Secondo quanto stabilito dalla circolare ISVAP n° 235 del gennaio 1995, la Compagnia di assicurazione ha l’obbligo di avvertire per iscritto il cliente quando l’aumento superi il tasso di inflazione programmato (per il 2001 l’1,7%). Non possono inoltre essere inviate all’assicurato comunicazioni successive che riportino di volta in volta frazioni di incremento di premio della polizza. La lettera deve essere una sola con la percentuale di aumento definitiva su base annua.

Consigliamo di pagare, per tutelarsi ed evitare di rimanere privi di copertura assicurativa, ma immediatamente di inviare all’assicuratore una raccomandata A/R, contestando la mancata comunicazione dell’aumento (obbligatorio per legge) nei termini previsti dal Decreto legislativo n° 175/1995 e chiedere il rimborso, entro 15 giorni, della cifra pagata in eccesso. Se l’assicuratore non adempie, la mossa successiva è quella di scrivere all’ISVAP (Via del Quirinale 21, 00187 Roma). L’Istituto di vigilanza dovrebbe intervenire sollecitando la restituzione del rincaro illegittimo e multando la Compagnia con una sanzione da 3 a 9 milioni di lire. In subordine è possibile ricorre al giudice di pace, presentando un’istanza che, per un valore fino a 2 milioni non comporta spese e non richiede l’assistenza obbligatoria di un legale.

La polizza ha validità secondo quanto indicato nel contratto nella sezione decorrenza. Per essere sicuri della validità del contratto è necessario ricevere copia originale del contratto, di cui una copia va restituita firmata all’Assicurazione, e copia originale del contrassegno.

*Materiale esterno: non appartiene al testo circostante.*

### src/rtl/wgm_pkg.sv
// ----------------------------------------------------------------------------
// wgm_pkg
// Shared constants and types for the wildcard glob matcher.
// ----------------------------------------------------------------------------
package wgm_pkg;

  localparam int MAX_PATTERN_DEF = 32;

  localparam logic [1:0] KIND_CLEAR  = 2'd0;
  localparam logic [1:0] KIND_APPEND = 2'd1;
  localparam logic [1:0] KIND_TEXT   = 2'd2;
  localparam logic [1:0] KIND_END    = 2'd3;

  localparam logic [7:0] STAR_BYTE = 8'h2A;
  localparam logic [7:0] ANY_BYTE  = 8'h3F;

  typedef struct packed {
    logic step;
    logic rearm;
  } cell_ctrl_t;

endpackage

### src/rtl/wgm_cell.sv
// ----------------------------------------------------------------------------
// wgm_cell
// One pattern position: holds its pattern byte and active bit, passes the
// star closure and the advance bit on to the next position.
// ----------------------------------------------------------------------------
module wgm_cell #(
  parameter bit FIRST = 1'b0
) (
  input  logic                clk,
  input  logic                rst,
  input  wgm_pkg::cell_ctrl_t ctrl,
  input  logic [7:0]          data_byte,
  input  logic                wr,
  input  logic                valid,
  input  logic                carry_in,
  input  logic                adv_in,
  output logic                closed,
  output logic                carry_out,
  output logic                adv_out
);

  logic [7:0] pat;
  logic       act;
  logic       is_star;
  logic       hit_byte;

  assign is_star   = (pat == wgm_pkg::STAR_BYTE);
  assign hit_byte  = (pat == wgm_pkg::ANY_BYTE) || (pat == data_byte);
  assign closed    = act | carry_in;
  assign carry_out = closed & valid & is_star;
  assign adv_out   = closed & valid & ~is_star & hit_byte;

  always_ff @(posedge clk) begin
    if (wr) begin
      pat <= data_byte;
    end
  end

  always_ff @(posedge clk) begin
    if (rst) begin
      act <= FIRST;
    end else if (ctrl.rearm) begin
      act <= FIRST;
    end else if (ctrl.step) begin
      act <= carry_out | adv_in;
    end
  end

endmodule
File: config.mk
export PLATFORM = sky130hd
export DESIGN_NAME = multichannel_first_order_lowpass_core
export DESIGN_NICKNAME = d
export VERILOG_FILES = /design/src/rtl/mclp_pkg.sv /design/src/rtl/mclp_ctrl.sv /design/src/rtl/mclp_datapath.sv /design/src/rtl/multichannel_first_order_lowpass_core.sv
export SDC_FILE = /design/constraint.sdc
export NUM_CORES = 2
export LEC_CHECK = 0
export BUFFER_PORTS_ARGS = -buffer_cell sky130_fd_sc_hd__buf_2
export CAP_MARGIN = 20
export CORE_MARGIN = 8
export CORE_UTILIZATION = 25
export CTS_CLUSTER_SIZE = 28
export DETAILED_ROUTE_END_ITERATION = 8
export GPL_TIMING_DRIVEN = 0
export PLACE_DENSITY = 0.38
export SLEW_MARGIN = 20
export SYNTH_ARGS = -nofsm -noshare
export SYNTH_HDL_FRONTEND = slang
export SYNTH_SLANG_ARGS = --single-unit
File: constraint.sdc
create_clock -name clk_i -period 11.99 [get_ports clk_i]
set_input_delay 2.398 -clock clk_i [delete_from_list [all_inputs] [get_ports clk_i]]
set_output_delay 2.398 -clock clk_i [all_outputs]
set_load 0.1 [all_outputs]
===== src/rtl/svm_pkg.sv =====
`timescale 1ns / 1ps

package svm_pkg;

   localparam int SAMPLE_W = 16;
   localparam int GAIN_W   = 8;
   localparam int SUM_W    = 32;
   localparam int PROD_W   = 41;
   localparam int QUOT_W   = 18;

   // floor(m / 100) == (m * RECIP_100) >> RECIP_SHIFT for every m below 2**MAG_W
   localparam int MAG_W       = 24;
   localparam int RECIP_W     = 25;
   localparam int RECIP_SHIFT = 31;
   localparam logic [RECIP_W-1:0] RECIP_100 = 25'd21474837;

   localparam logic [QUOT_W-1:0] SAT_POS_MAG = 18'd32767;
   localparam logic [QUOT_W-1:0] SAT_NEG_MAG = 18'd32768;
   localparam logic signed [SAMPLE_W-1:0] SAT_POS = 16'sh7FFF;
   localparam logic signed [SAMPLE_W-1:0] SAT_NEG = -16'sh8000;

   localparam int CSR_ADDR_W = 3;
   localparam int CSR_DATA_W = 32;
   localparam logic REG_MASTER_VOLUME = 1'b0;
   localparam logic [GAIN_W-1:0] MASTER_VOLUME_RESET = 8'd100;

   typedef struct packed {
      logic signed [15:0] left_sample;
      logic signed [15:0] right_sample;
      logic [7:0]         voice_gain;
      logic               voice_active;
      logic               last_voice;
   } req_type;

   typedef struct packed {
      logic signed [15:0] left_mix;
      logic signed [15:0] right_mix;
      logic [31:0]        packed_frame;
   } rsp_type;

   typedef struct packed {
      logic load;
      logic mul;
      logic mul_master;
      logic div;
      logic acc;
      logic emit;
   } dp_cmd_type;

   typedef struct packed {
      logic voice_active;
      logic last_voice;
      logic out_busy;
   } dp_sts_type;

   typedef enum logic [6:0] {
      ST_IDLE = 7'b0000001,
      ST_MUL  = 7'b0000010,
      ST_DIV  = 7'b0000100,
      ST_ACC  = 7'b0001000,
      ST_MMUL = 7'b0010000,
      ST_MDIV = 7'b0100000,
      ST_FIN  = 7'b1000000
   } state_type;

endpackage
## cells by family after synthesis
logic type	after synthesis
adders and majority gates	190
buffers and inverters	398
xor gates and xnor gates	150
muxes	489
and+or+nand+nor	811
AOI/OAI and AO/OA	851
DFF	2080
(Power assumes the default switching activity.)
## config.mk

```make
export PLATFORM = sky130hd
export DESIGN_NAME = bfx_back
export DESIGN_NICKNAME = d
export VERILOG_FILES = /design/src/hw/rtl/bfx_pkg.sv /design/src/hw/rtl/bfx_back.sv
export SDC_FILE = /design/constraint.sdc
export NUM_CORES = 1
export LEC_CHECK = 0
export BUFFER_PORTS_ARGS = -buffer_cell sky130_fd_sc_hd__buf_4
export CAP_MARGIN = 15
export CELL_PAD_IN_SITES_DETAIL_PLACEMENT = 0
export CELL_PAD_IN_SITES_GLOBAL_PLACEMENT = 1
export CORE_ASPECT_RATIO = 1.5
export CORE_MARGIN = 2
export CORE_UTILIZATION = 34
export CTS_BUF_LIST = sky130_fd_sc_hd__clkbuf_4
export DETAILED_ROUTE_END_ITERATION = 8
export PLACE_DENSITY_LB_ADDON = 0.3
export SKIP_CTS_REPAIR_TIMING = 1
export SLEW_MARGIN = 20
export SYNTH_ARGS = -nofsm -noshare
export SYNTH_HDL_FRONTEND = slang
export SYNTH_SLANG_ARGS = --single-unit
```

## constraint.sdc

```tcl
create_clock -name clk -period 4.3 [get_ports clk]
set_input_delay 0.645 -clock clk [delete_from_list [all_inputs] [get_ports clk]]
set_output_delay 0.645 -clock clk [all_outputs]
set_load 0.03 [all_outputs]
```
--- src/hw/rtl/bfx_pkg.sv ---
// Package for the tape-machine to x86-64 code emitter.
// Holds operation codes, status codes, sizes and the item structs.
// No dependencies.
`default_nettype none
package bfx_pkg;

  localparam int unsigned CodeBytesDefault = 65536;
  localparam int unsigned LoopDepthDefault = 256;

  typedef enum logic [3:0] {
    OP_START  = 4'd0,
    OP_LEFT1  = 4'd1,
    OP_RIGHT1 = 4'd2,
    OP_LEFTN  = 4'd3,
    OP_RIGHTN = 4'd4,
    OP_ZERO   = 4'd5,
    OP_INC    = 4'd6,
    OP_DEC    = 4'd7,
    OP_ADDN   = 4'd8,
    OP_SUBN   = 4'd9,
    OP_OPEN   = 4'd10,
    OP_CLOSE  = 4'd11,
    OP_PRINT  = 4'd12,
    OP_INPUT  = 4'd13,
    OP_FINISH = 4'd14,
    OP_BAD    = 4'd15
  } op_t;

  typedef enum logic [2:0] {
    ST_OK        = 3'd0,
    ST_UNKNOWN   = 3'd1,
    ST_STACKFULL = 3'd2,
    ST_UNMATCHED = 3'd3,
    ST_BUFFULL   = 3'd4
  } status_t;

  localparam logic [1:0] REG_TAPE = 2'd0;
  localparam logic [1:0] REG_OUT  = 2'd1;
  localparam logic [1:0] REG_PUTC = 2'd2;
  localparam logic [1:0] REG_GETC = 2'd3;

  typedef struct packed {
    logic [3:0]  func;
    logic [31:0] operand;
  } in_item_t;

  typedef struct packed {
    logic        byte_valid;
    logic [15:0] byte_address;
    logic [7:0]  code_byte;
    logic        is_patch;
    logic [2:0]  status;
    logic        last;
  } out_item_t;

  // Classified job handed from the front to the back.
  typedef struct packed {
    op_t         op;
    logic [31:0] operand;
    logic [2:0]  status;     // non-ok: emit a single error result
    logic [31:0] base;       // first code position
    logic [31:0] slot;       // jz displacement position for close
    logic [5:0]  count;      // number of code bytes
  } job_t;

  // Byte i of operation op.
  function automatic logic [7:0] op_byte(input op_t op, input logic [5:0] i,
                                         input logic [63:0] rega,
                                         input logic [63:0] regb,
                                         input logic [31:0] opnd,
                                         input logic [31:0] disp);
    logic [7:0] b;
    b = 8'h00;
    case (op)
      OP_START: begin
        if (i == 6'd0) b = 8'h53;
        else if (i == 6'd1) b = 8'h51;
        else if (i == 6'd2) b = 8'h52;
        else if (i == 6'd3 || i == 6'd13 || i == 6'd23) b = 8'h48;
        else if (i == 6'd4) b = 8'hB9;
        else if (i == 6'd14) b = 8'hBB;
        else if (i == 6'd24) b = 8'hBA;
        else if (i >= 6'd5 && i <= 6'd12) b = rega[8*(i-6'd5) +: 8];
        else b = 8'h00;
      end
      OP_LEFT1:  b = (i == 6'd0) ? 8'h48 : (i == 6'd1) ? 8'hFF : 8'hCA;
      OP_RIGHT1: b = (i == 6'd0) ? 8'h48 : (i == 6'd1) ? 8'hFF : 8'hC2;
      OP_LEFTN, OP_RIGHTN: begin
        if (i == 6'd0) b = 8'h48;
        else if (i == 6'd1) b = 8'h81;
        else if (i == 6'd2) b = (op == OP_LEFTN) ? 8'hEA : 8'hC2;
        else b = opnd[8*(i-6'd3) +: 8];
      end
      OP_ZERO: b = (i == 6'd0) ? 8'hC6 : (i == 6'd1) ? 8'h04 :
                   (i == 6'd2) ? 8'h11 : 8'h00;
      OP_INC: b = (i == 6'd0) ? 8'hFE : (i == 6'd1) ? 8'h04 : 8'h11;
      OP_DEC: b = (i == 6'd0) ? 8'hFE : (i == 6'd1) ? 8'h0C : 8'h11;
      OP_ADDN, OP_SUBN: begin
        if (i == 6'd0) b = 8'h80;
        else if (i == 6'd1) b = (op == OP_ADDN) ? 8'h04 : 8'h2C;
        else if (i == 6'd2) b = 8'h11;
        else b = opnd[7:0];
      end
      OP_OPEN, OP_CLOSE: begin
        if (i == 6'd0) b = 8'h80;
        else if (i == 6'd1) b = 8'h3C;
        else if (i == 6'd2) b = 8'h11;
        else if (i == 6'd3) b = 8'h00;
        else if (i == 6'd4) b = 8'h0F;
        else if (i == 6'd5) b = (op == OP_OPEN) ? 8'h84 : 8'h85;
        else b = (op == OP_OPEN) ? 8'h00 : disp[8*(i-6'd6) +: 8];
      end
      OP_PRINT: begin
        if (i == 6'd0) b = 8'h52;
        else if (i == 6'd1) b = 8'h51;
        else if (i == 6'd2) b = 8'h40;
        else if (i == 6'd3) b = 8'h8A;
        else if (i == 6'd4) b = 8'h3C;
        else if (i == 6'd5) b = 8'h11;
        else if (i == 6'd6 || i == 6'd16) b = 8'h48;
        else if (i == 6'd7) b = 8'hBE;
        else if (i == 6'd17) b = 8'hBB;
        else if (i >= 6'd8 && i <= 6'd15) b = rega[8*(i-6'd8) +: 8];
        else if (i >= 6'd18 && i <= 6'd25) b = regb[8*(i-6'd18) +: 8];
        else if (i == 6'd26) b = 8'hFF;
        else if (i == 6'd27) b = 8'hD3;
        else if (i == 6'd28) b = 8'h59;
        else b = 8'h5A;
      end
      OP_INPUT: begin
        if (i == 6'd0) b = 8'h52;
        else if (i == 6'd1) b = 8'h51;
        else if (i == 6'd2) b = 8'h48;
        else if (i == 6'd3) b = 8'hBB;
        else if (i >= 6'd4 && i <= 6'd11) b = rega[8*(i-6'd4) +: 8];
        else if (i == 6'd12) b = 8'hFF;
        else if (i == 6'd13) b = 8'hD3;
        else if (i == 6'd14) b = 8'h59;
        else if (i == 6'd15) b = 8'h5A;
        else if (i == 6'd16) b = 8'h88;
        else if (i == 6'd17) b = 8'h04;
        else b = 8'h11;
      end
      OP_FINISH: b = (i == 6'd0) ? 8'h5A : (i == 6'd1) ? 8'h59 :
                     (i == 6'd2) ? 8'h5B : 8'hC3;
      default: b = 8'h00;
    endcase
    return b;
  endfunction

  function automatic logic [5:0] op_len(input op_t op);
    logic [5:0] n;
    case (op)
      OP_START:  n = 6'd33;
      OP_LEFT1, OP_RIGHT1, OP_INC, OP_DEC: n = 6'd3;
      OP_LEFTN, OP_RIGHTN: n = 6'd7;
      OP_ZERO, OP_ADDN, OP_SUBN, OP_FINISH: n = 6'd4;
      OP_OPEN, OP_CLOSE: n = 6'd10;
      OP_PRINT:  n = 6'd30;
      OP_INPUT:  n = 6'd19;
      default:   n = 6'd0;
    endcase
    return n;
  endfunction

endpackage
`default_nettype wire

--- src/hw/rtl/bfx_queue.sv ---
// Short job queue between front and back.
// Depends on bfx_pkg.
`default_nettype none
module bfx_queue (
  input  wire logic          clk,
  input  wire logic          rst,
  input  wire logic          wr_valid,
  output logic               wr_ready,
  input  wire bfx_pkg::job_t wr_job,
  output logic               rd_valid,
  input  wire logic          rd_ready,
  output bfx_pkg::job_t      rd_job
);
  import bfx_pkg::*;

  job_t       slots [4];
  logic [1:0] wp;
  logic [1:0] rp;
  logic [2:0] fill;

  assign wr_ready = fill != 3'd4;
  assign rd_valid = fill != 3'd0;
  assign rd_job   = slots[rp];

  always_ff @(posedge clk) begin
    if (wr_valid && wr_ready) slots[wp] <= wr_job;
  end

  always_ff @(posedge clk) begin
    if (rst) begin
      wp <= '0;
      rp <= '0;
      fill <= '0;
    end else begin
      if (wr_valid && wr_ready) wp <= wp + 2'd1;
      if (rd_valid && rd_ready) rp <= rp + 2'd1;
      fill <= fill + 3'(wr_valid && wr_ready) - 3'(rd_valid && rd_ready);
    end
  end
endmodule
`default_nettype wire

Essenzialmente serve l’attestato di rischio, cioè quel documento che certifica il numero di sinistri che l’assicurato ha avuto nell’ultimo anno e in quelli precedenti e quindi indica la classe di bonus/malus assegnata all’assicurato. Alcune Compagnie richiedono anche una fotocopia del libretto di circolazione.

A chi stipula per la prima volta una polizza RCA non viene richiesto l’attestato di rischio, verrà automaticamente assegnata la “classe bonus/malus d’ingresso” prevista dalla Compagnia con cui si sta stipulando la polizza (di solito la 14a classe).

Se il contratto della precedente polizza RCA prevede il tacito rinnovo, bisogna inviare entro il termine indicato nelle clausole (di solito un termine di preavviso che va dai 30 ai 90 giorni) una lettera raccomandata A/R contenete la comunicazione della disdetta.
Se invece non è previsto il tacito rinnovo non serve inviare nessuna comunicazione. Il contratto scadrà alla scadenza naturale.